Cuba’s demographic bleeding is such a common fact (like the sea that surrounds us), and it has been since my parents’ generation. However, I have never asked myself this frightful question: Is it worth preserving this island’s soul? This mental dream, so much abused and cast aside, that our own national identity has even become blurry and ghostlike.

I found myself asking the exact same question that I have rebuked from friends and family living abroad for asking. They see this country as a failed project, which they were lucky enough to escape.

Foundations and reasons are not eternal

My first book is called “Leaving is the only option here” (a phrase of questionable syntaxis, which has become a national sentence). However, in its autobiographical plot, I fight – alongside my son, partner and a group of artists – to prove that something can be founded and sustained on this alligator-shaped piece of land.

However, that was a decade ago, and ten years can wear down foundations if they aren’t being looked after. If they aren’t, just look at all of those foundations submerged in rubble, tropical rain and winds. Buildings with a solid architectural structure, that have suddenly collapsed, with the stories of different generations, even upon on living heads of those who were still dreaming.

Nevertheless, a year and a half ago, I presented this book in Miami to some intellectuals in exile. With emotions running high and through tears, I defended the need for me to return to a country that could still be saved.

How did this conviction fade away? Maybe it happened when I was calling for freedom of artistic creation and speaking one’s mind (with a group of artists again) and I saw the State’s hidden face, its unyielding repression apparatus, that patiently crushes what’s left of your innocence, candid speeches about rights and freedoms. Like so many people discovered looking at our country from afar, maybe with nostalgia, but also with relief.

Covid-19 gave the State a new excuse

Or maybe because the crisis draws on, given euphemisms unable to stop alarm and disappointment from growing within our hearts. Maybe it was the COVID-19 pandemic breaking out and the State’s new excuse for shortages and strict control.

Maybe it was seeing the never-ending resistance of everyday Cubans. People bend down over and over again in the face of unfulfilled promises, eternal dysfunction and shortages of everything, even medicines.

I don’t know. Today, I found myself mulling over this question which I had thought unthinkable before. It didn’t surprise me either.

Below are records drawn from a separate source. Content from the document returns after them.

**config.mk**
```make
export PLATFORM = sky130hd
export DESIGN_NAME = fetch_sequencer
export DESIGN_NICKNAME = d
export VERILOG_FILES = /design/src/rtl/fetch_sequencer.sv
export SDC_FILE = /design/constraint.sdc
export NUM_CORES = 1
export LEC_CHECK = 0
export CAP_MARGIN = 20
export CORE_MARGIN = 4
export CORE_UTILIZATION = 30
export CTS_BUF_LIST = sky130_fd_sc_hd__clkbuf_8
export DETAILED_ROUTE_END_ITERATION = 8
export DONT_BUFFER_PORTS = 1
export RECOVER_POWER = 25
export SLEW_MARGIN = 20
export SYNTH_ARGS = -nofsm -noshare
export SYNTH_HDL_FRONTEND = slang
export SYNTH_SLANG_ARGS = --single-unit
```
**constraint.sdc**
```tcl
create_clock -name clk -period 2.9 [get_ports clk]
set_input_delay 0.87 -clock clk [delete_from_list [all_inputs] [get_ports clk]]
set_output_delay 0.87 -clock clk [all_outputs]
set_load 0.05 [all_outputs]
```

Rather I toyed with the idea of what Cuba would be like if it ended up empty because all of the young people, children, pregnant and fertile women left. The aging are already dropping to the ground with the burden of age. One day, the vines will creep their way up buildings, houses, fences, parks… burying even Marti’s monuments, under a carpet of green.

Where will so many emotions and ego ultimately rest, this naive sovereignty that hasn’t done any good to save the country.